• **Problem requirements**: The required answer is each line in the entries below where "instances" occurs.

<<<<

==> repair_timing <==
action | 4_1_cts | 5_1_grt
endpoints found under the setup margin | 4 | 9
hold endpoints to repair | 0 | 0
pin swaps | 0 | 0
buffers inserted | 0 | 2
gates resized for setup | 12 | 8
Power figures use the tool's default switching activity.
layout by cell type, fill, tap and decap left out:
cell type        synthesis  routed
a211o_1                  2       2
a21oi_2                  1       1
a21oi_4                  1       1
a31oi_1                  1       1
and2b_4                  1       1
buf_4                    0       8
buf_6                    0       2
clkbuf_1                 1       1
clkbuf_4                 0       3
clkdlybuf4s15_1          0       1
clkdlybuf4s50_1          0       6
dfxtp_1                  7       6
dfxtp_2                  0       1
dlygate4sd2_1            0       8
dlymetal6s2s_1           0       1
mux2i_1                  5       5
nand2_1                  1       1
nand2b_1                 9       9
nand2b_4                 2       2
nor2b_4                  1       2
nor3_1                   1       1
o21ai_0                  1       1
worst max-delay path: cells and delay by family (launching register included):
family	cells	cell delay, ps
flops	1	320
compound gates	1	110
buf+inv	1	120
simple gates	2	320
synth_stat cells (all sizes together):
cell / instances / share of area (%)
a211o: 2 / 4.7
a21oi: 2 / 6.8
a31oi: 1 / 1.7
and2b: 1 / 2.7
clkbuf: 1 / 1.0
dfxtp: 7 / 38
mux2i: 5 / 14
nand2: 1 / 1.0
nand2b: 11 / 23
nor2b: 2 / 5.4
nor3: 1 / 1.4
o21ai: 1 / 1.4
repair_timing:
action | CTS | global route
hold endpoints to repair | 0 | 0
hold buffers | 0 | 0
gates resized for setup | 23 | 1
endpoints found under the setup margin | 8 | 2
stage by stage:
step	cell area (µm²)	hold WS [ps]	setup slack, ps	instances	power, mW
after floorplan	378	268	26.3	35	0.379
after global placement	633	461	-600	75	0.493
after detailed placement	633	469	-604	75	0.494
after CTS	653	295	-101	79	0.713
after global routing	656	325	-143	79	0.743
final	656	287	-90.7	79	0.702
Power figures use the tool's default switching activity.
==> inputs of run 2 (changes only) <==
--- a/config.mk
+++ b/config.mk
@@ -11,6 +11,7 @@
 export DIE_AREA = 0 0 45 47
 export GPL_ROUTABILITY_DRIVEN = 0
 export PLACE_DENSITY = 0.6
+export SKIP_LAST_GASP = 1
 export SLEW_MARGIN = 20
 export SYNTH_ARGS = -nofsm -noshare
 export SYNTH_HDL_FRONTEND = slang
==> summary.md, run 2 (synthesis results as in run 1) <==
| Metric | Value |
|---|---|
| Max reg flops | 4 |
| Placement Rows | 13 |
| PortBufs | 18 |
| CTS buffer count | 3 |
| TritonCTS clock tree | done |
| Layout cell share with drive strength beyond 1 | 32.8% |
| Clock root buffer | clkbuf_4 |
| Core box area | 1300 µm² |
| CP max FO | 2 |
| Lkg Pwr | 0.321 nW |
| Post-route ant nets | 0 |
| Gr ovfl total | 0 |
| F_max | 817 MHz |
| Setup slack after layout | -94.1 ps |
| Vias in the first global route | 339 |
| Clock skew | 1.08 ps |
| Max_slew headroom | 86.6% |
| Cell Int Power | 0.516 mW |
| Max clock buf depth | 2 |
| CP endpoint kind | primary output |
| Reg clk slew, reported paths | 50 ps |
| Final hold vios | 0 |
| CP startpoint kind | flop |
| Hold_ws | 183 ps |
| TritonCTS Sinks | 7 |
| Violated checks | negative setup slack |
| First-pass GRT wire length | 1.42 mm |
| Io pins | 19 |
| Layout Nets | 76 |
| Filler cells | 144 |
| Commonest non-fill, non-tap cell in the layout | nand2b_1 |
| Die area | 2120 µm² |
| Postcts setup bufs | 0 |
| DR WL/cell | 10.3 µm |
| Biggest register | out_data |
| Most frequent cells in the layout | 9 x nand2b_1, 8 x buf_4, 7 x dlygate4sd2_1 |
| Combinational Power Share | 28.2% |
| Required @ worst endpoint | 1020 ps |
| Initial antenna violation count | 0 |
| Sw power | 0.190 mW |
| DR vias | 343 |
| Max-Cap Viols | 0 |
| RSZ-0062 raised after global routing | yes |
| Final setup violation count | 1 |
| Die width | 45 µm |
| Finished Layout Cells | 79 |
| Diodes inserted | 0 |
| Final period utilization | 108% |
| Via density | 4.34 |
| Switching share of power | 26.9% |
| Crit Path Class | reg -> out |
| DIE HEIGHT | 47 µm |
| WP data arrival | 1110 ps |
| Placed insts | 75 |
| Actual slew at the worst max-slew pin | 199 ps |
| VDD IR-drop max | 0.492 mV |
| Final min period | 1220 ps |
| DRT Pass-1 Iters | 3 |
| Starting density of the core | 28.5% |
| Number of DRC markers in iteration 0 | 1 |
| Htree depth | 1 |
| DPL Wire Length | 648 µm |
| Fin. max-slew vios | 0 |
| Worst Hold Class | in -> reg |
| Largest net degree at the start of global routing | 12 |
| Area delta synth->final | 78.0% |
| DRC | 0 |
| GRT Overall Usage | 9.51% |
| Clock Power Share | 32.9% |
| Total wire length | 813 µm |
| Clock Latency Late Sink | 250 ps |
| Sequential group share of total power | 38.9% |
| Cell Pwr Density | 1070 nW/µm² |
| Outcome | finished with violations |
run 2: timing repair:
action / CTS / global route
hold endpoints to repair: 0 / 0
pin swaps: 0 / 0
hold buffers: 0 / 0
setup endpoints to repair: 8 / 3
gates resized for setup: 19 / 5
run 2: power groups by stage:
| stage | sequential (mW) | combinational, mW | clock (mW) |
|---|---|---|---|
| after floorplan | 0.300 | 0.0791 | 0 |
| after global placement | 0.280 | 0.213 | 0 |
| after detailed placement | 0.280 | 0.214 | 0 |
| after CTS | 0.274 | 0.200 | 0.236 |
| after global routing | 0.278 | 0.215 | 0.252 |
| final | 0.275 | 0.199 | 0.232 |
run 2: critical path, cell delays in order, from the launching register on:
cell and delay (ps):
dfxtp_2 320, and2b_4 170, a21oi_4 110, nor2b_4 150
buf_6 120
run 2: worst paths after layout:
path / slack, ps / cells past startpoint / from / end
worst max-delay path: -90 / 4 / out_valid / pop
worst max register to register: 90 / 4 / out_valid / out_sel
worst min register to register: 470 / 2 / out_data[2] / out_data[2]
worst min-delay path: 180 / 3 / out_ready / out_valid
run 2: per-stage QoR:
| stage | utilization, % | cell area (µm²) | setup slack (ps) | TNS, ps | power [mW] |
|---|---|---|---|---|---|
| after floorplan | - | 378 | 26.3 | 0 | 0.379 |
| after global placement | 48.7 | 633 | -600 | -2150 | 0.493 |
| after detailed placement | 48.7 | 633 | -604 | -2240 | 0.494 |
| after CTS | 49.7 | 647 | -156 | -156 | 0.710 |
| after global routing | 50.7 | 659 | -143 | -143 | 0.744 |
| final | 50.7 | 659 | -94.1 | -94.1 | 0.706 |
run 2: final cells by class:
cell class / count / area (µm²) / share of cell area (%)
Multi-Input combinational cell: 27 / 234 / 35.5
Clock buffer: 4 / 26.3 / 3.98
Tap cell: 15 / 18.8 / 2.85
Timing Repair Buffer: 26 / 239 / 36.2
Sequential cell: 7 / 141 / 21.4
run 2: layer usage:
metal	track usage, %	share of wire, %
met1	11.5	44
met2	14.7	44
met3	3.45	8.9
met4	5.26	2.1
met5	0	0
## src/rtl/uart_rx_pkg.sv

```systemverilog
// Shared UART frame constants and baud-rate derivation (used by uart_rx and uart_tx).
package uart_rx_pkg;

    localparam int DATA_BITS = 8;
    localparam int STOP_BITS = 1;

    // System clocks per serial bit; integer divide, the caller guarantees >= 4.
    function automatic int clocks_per_bit(input int clock_freq, input int baud_rate);
        return clock_freq / baud_rate;
    endfunction

endpackage

```

## src/rtl/uart_rx_if.sv

```systemverilog
// Byte handshake from the UART receiver to its consumer, plus error pulses.
interface uart_rx_if;
    import uart_rx_pkg::*;

    logic [DATA_BITS-1:0] rx_data_o;
    logic                 rx_valid_o;
    logic                 rx_ready_i;
    logic                 frame_err_o;
    logic                 overrun_o;

    // Receiver side: produces bytes and error pulses, observes ready.
    modport master (
        output rx_data_o,
        output rx_valid_o,
        output frame_err_o,
        output overrun_o,
        input  rx_ready_i
    );

    // Consumer side.
    modport slave (
        input  rx_data_o,
        input  rx_valid_o,
        input  frame_err_o,
        input  overrun_o,
        output rx_ready_i
    );

endinterface

```

## src/rtl/uart_rx_sync_2ff.sv

```systemverilog
// sync_2ff: double-flop synchronizer for asynchronous inputs, resets to all ones
// so an idle-high line does not look like activity coming out of reset.
module sync_2ff #(
    parameter int WIDTH = 1
) (
    input  logic             clk_i,
    input  logic             reset_n_i,
    input  logic [WIDTH-1:0] d_i,
    output logic [WIDTH-1:0] q_o
);

    logic [WIDTH-1:0] meta_r;
    logic [WIDTH-1:0] sync_r;

    // Two-stage capture of the asynchronous input.
    always_ff @(posedge clk_i or negedge reset_n_i) begin
        if (!reset_n_i) begin
            meta_r <= {WIDTH{1'b1}};
            sync_r <= {WIDTH{1'b1}};
        end else begin
            meta_r <= d_i;
            sync_r <= meta_r;
        end
    end

    assign q_o = sync_r;

endmodule

```

## src/rtl/uart_rx.sv

```systemverilog
// uart_rx: 8N1 receiver. Oversamples the synchronized line, validates the start
// bit at mid-bit, samples data LSB first, checks the stop bit and hands each byte
// out on a valid/ready handshake with framing and overrun pulses.
module uart_rx
    import uart_rx_pkg::*;
#(
    parameter int CLOCK_FREQ = 100_000_000,
    parameter int BAUD_RATE  = 115_200
) (
    input  logic     clk_i,
    input  logic     reset_n_i,
    input  logic     rx_i,
    uart_rx_if.master rx_bus
);

    localparam int CPB     = clocks_per_bit(CLOCK_FREQ, BAUD_RATE);
    localparam int HALF    = CPB / 2;
    localparam int CW      = ($clog2(CPB) < 1) ? 1 : $clog2(CPB);
    localparam int IW      = $clog2(DATA_BITS);

    typedef enum logic [2:0] {
        ST_IDLE      = 3'd0,
        ST_START     = 3'd1,
        ST_DATA      = 3'd2,
        ST_STOP      = 3'd3,
        ST_WAIT_HIGH = 3'd4
    } state_t;

    logic                 rx_s;
    state_t               state_r;
    logic [CW-1:0]        cnt_r;
    logic [IW-1:0]        idx_r;
    logic [DATA_BITS-1:0] shift_r;
    logic [DATA_BITS-1:0] data_r;
    logic                 valid_r;
    logic                 frame_err_r;
    logic                 overrun_r;

    sync_2ff #(.WIDTH(1)) u_sync (
        .clk_i     (clk_i),
        .reset_n_i (reset_n_i),
        .d_i       (rx_i),
        .q_o       (rx_s)
    );

    // Frame FSM with bit timing, byte assembly and the output handshake.
    always_ff @(posedge clk_i or negedge reset_n_i) begin
        if (!reset_n_i) begin
            state_r     <= ST_IDLE;
            cnt_r       <= {CW{1'b0}};
            idx_r       <= {IW{1'b0}};
            shift_r     <= {DATA_BITS{1'b0}};
            data_r      <= {DATA_BITS{1'b0}};
            valid_r     <= 1'b0;
            frame_err_r <= 1'b0;
            overrun_r   <= 1'b0;
        end else begin
            frame_err_r <= 1'b0;
            overrun_r   <= 1'b0;
            // A transfer clears valid unless a commit below reloads it.
            if (valid_r && rx_bus.rx_ready_i) begin
                valid_r <= 1'b0;
            end else begin
                valid_r <= valid_r;
            end

            case (state_r)
                ST_IDLE: begin
                    cnt_r <= {CW{1'b0}};
                    if (!rx_s) begin
                        state_r <= ST_START;
                    end else begin
                        state_r <= ST_IDLE;
                    end
                end
                ST_START: begin
                    if (cnt_r == CW'(HALF - 1)) begin
                        cnt_r <= {CW{1'b0}};
                        idx_r <= {IW{1'b0}};
                        // Line back high at mid-start means a glitch, not a frame.
                        if (!rx_s) begin
                            state_r <= ST_DATA;
                        end else begin
                            state_r <= ST_IDLE;
                        end
                    end else begin
                        cnt_r <= cnt_r + CW'(1);
                    end
                end
                ST_DATA: begin
                    if (cnt_r == CW'(CPB - 1)) begin
                        cnt_r          <= {CW{1'b0}};
                        shift_r[idx_r] <= rx_s;
                        if (idx_r == IW'(DATA_BITS - 1)) begin
                            state_r <= ST_STOP;
                        end else begin
                            idx_r <= idx_r + IW'(1);
                        end
                    end else begin
                        cnt_r <= cnt_r + CW'(1);
                    end
                end
                ST_STOP: begin
                    if (cnt_r == CW'(CPB - 1)) begin
                        cnt_r <= {CW{1'b0}};
                        if (rx_s) begin
                            // Leave at mid-stop so a back-to-back start edge is not missed.
                            state_r <= ST_IDLE;
                            if (!valid_r || rx_bus.rx_ready_i) begin
                                data_r  <= shift_r;
                                valid_r <= 1'b1;
                            end else begin
                                overrun_r <= 1'b1;
                            end
                        end else begin
                            frame_err_r <= 1'b1;
                            state_r     <= ST_WAIT_HIGH;
                        end
                    end else begin
                        cnt_r <= cnt_r + CW'(1);
                    end
                end
                ST_WAIT_HIGH: begin
                    // Hold off during a break so it is not read as a run of 0x00 bytes.
                    cnt_r <= {CW{1'b0}};
                    if (rx_s) begin
                        state_r <= ST_IDLE;
                    end else begin
                        state_r <= ST_WAIT_HIGH;
                    end
                end
                default: begin
                    state_r <= ST_IDLE;
                    cnt_r   <= {CW{1'b0}};
                end
            endcase
        end
    end

    assign rx_bus.rx_data_o   = data_r;
    assign rx_bus.rx_valid_o  = valid_r;
    assign rx_bus.frame_err_o = frame_err_r;
    assign rx_bus.overrun_o   = overrun_r;

endmodule

```

## src/flat_wrapper.sv

```systemverilog
// flat-port wrapper written by rule: the top's interface ports become plain ports
module uart_rx_flat import uart_rx_pkg::*;
#(
    parameter int CLOCK_FREQ = 100_000_000,
    parameter int BAUD_RATE  = 115_200
)
  (clk_i, reset_n_i, rx_i, rx_bus_rx_data_o, rx_bus_rx_valid_o, rx_bus_frame_err_o, rx_bus_overrun_o, rx_bus_rx_ready_i);
  uart_rx_if rx_bus_i ();
  input  logic clk_i;
  input  logic reset_n_i;
  input  logic rx_i;
  output wire logic [$bits(rx_bus_i.rx_data_o)-1:0] rx_bus_rx_data_o;
  output wire logic [$bits(rx_bus_i.rx_valid_o)-1:0] rx_bus_rx_valid_o;
  output wire logic [$bits(rx_bus_i.frame_err_o)-1:0] rx_bus_frame_err_o;
  output wire logic [$bits(rx_bus_i.overrun_o)-1:0] rx_bus_overrun_o;
  input wire logic [$bits(rx_bus_i.rx_ready_i)-1:0] rx_bus_rx_ready_i;
  assign rx_bus_rx_data_o = rx_bus_i.rx_data_o;
  assign rx_bus_rx_valid_o = rx_bus_i.rx_valid_o;
  assign rx_bus_frame_err_o = rx_bus_i.frame_err_o;
  assign rx_bus_overrun_o = rx_bus_i.overrun_o;
  assign rx_bus_i.rx_ready_i = rx_bus_rx_ready_i;
  uart_rx #(.CLOCK_FREQ(CLOCK_FREQ), .BAUD_RATE(BAUD_RATE)) u_core (.clk_i(clk_i), .reset_n_i(reset_n_i), .rx_i(rx_i), .rx_bus(rx_bus_i));
endmodule
```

>>>>

• **Solved problem**:
cell / instances / share of area (%)
step	cell area (µm²)	hold WS [ps]	setup slack, ps	instances	power, mW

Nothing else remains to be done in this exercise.